In summary, when dealing with rude people it is best not to reduce yourself to their level and be rude back. They have to look at themselves in the mirror and live with who they are and how they treat others. So do you.


Courtesy - Not Quite Dead, But On Its Way Oct 17th. at 8:02:40 pm UTC

Shae O'Herne (Apache Junction, Arizona) Age: 44 - Email


As a strong proponent of excellence in customer service, I have noted the demise of courtesy for some time. I can't say if it has any relation to the increase in technology or what, but it should not matter how busy someone is or how tired they are, people should remember to treat others the way they wish to be treated. I teach my children two versions of that philosophy: The Law of Three AND The Golden Rule. It matters not to me what religion these adages were born in, they make sense. If you want people to treat you nice, then treat them nice. Obviously, you won't always be treated nicely, but don't make it your business to beat the others to the ugly side of town, if you know what I mean. Rudeness is only a small step from violence, and if we watch the news at all these days, we know that the line is being crossed more and more every day.

The only way to even begin to change the tide is for each of us to make an extra effort to exemplify what we see as good behavior, good judgment, and good attitude. Those of us who are parents have to teach our children the same - not in a military "yes, sir" "yes, Ma'am" sort of way, but in a kind "Please" and "Thank you" sort of way. Some of the laxity we see today may be a direct response to militarily imposed control by extrememly strict upbringing.

As a society, perhaps we need to stop worrying about what is "Politically Correct" and think about what is right or kind.

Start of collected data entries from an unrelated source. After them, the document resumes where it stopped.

What follows belongs to an exercise in optimizing a design on an open flow for small area, a short achievable clock period and few clock cycles per item; a production flow would make more cautious choices.
RTL that was checked went through simulation tests only; none was proved equivalent to the original.

Setup of willow:
==> flow/design.v (excerpt) <==
module md2_digest_engine (
	input  logic               clk,
	input  logic               arst_n,
	input  logic               push,
	output logic               full,
	input  logic [9:0]         item,
	output logic               empty,
	input  logic               pop,
	output logic [127:0]       result
);
clock: 7.0 ns
lec_check: 0
cap_margin: 20
core_margin: 2
core_utilization: 40
cts_buf_list: sky130_fd_sc_hd__clkbuf_4 sky130_fd_sc_hd__clkbuf_8
setup_slack_margin: 4.0
slew_margin: 20
standard.sh (not shown) runs the stock make flow with config.mk's settings and CLKGATE_MAP_FILE= SYNTH_SCRIPT=/design/flow/synth_recipe.tcl, a recipe that flattens the netlist after the stock synthesis.
==> flow/flow/run.sh <==
#!/bin/bash
# The standard layout (the standard.sh: the standard synthesis and ORFS
# from floorplan to finish), with one change: the buffers that placement puts
# on every input and output port are the platform's smallest plain buffer.
set -e
export BUFFER_PORTS_ARGS="-buffer_cell sky130_fd_sc_hd__buf_1"
bash standard.sh > standard.log 2>&1
Every stage of the flow completed for willow, and the final layout passed the timing, design-rule and antenna checks.
Testbench counts of willow, summed over its fixed seeds: cycles 387,439, bytes 4,355.
For zinc, these inputs were changed with respect to willow:
Settings: removing CTS_BUF_LIST (formerly sky130_fd_sc_hd__clkbuf_4 sky130_fd_sc_hd__clkbuf_8).
==> flow/run.sh (new file) <==
#!/bin/bash
# synth_recipe.tcl (not shown) runs the flow's synth.tcl, then flattens the netlist and writes it again
# the make line also repeats each setting of config.mk as NAME=value (left out here)
make -C /OpenROAD-flow-scripts/flow DESIGN_CONFIG=/design/flow/config.mk WORK_HOME=/design/flow/orfs CLKGATE_MAP_FILE= SYNTH_SCRIPT=/design/flow/synth_recipe.tcl finish
removed: flow/flow/run.sh
removed: flow/standard.sh
--- outcome ---
Comparing zinc against willow, there is no change at all in simple logic cell fraction of the synthesized area.
Going from willow to zinc, cell count shrank by a few percent.
Clock-buffer cell count: zinc lower than willow
Going from willow to zinc, the total clock buffers created by CTS was found to have gone down by about 37%.
Post-detailed-placement half-perimeter wirelength (lower): zinc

Stop regulating so much behavior, so that people have a chance to act out of their own hearts. Who really knows the answer? Certainly not I. But as a Pagan I believe that we do each have the power to begin to create change, and to add positive energy to the universe through our own behavior and through spellwork and prayer.

Anyway - Blessed Be to all, and good luck to us as we try to make the world a better place!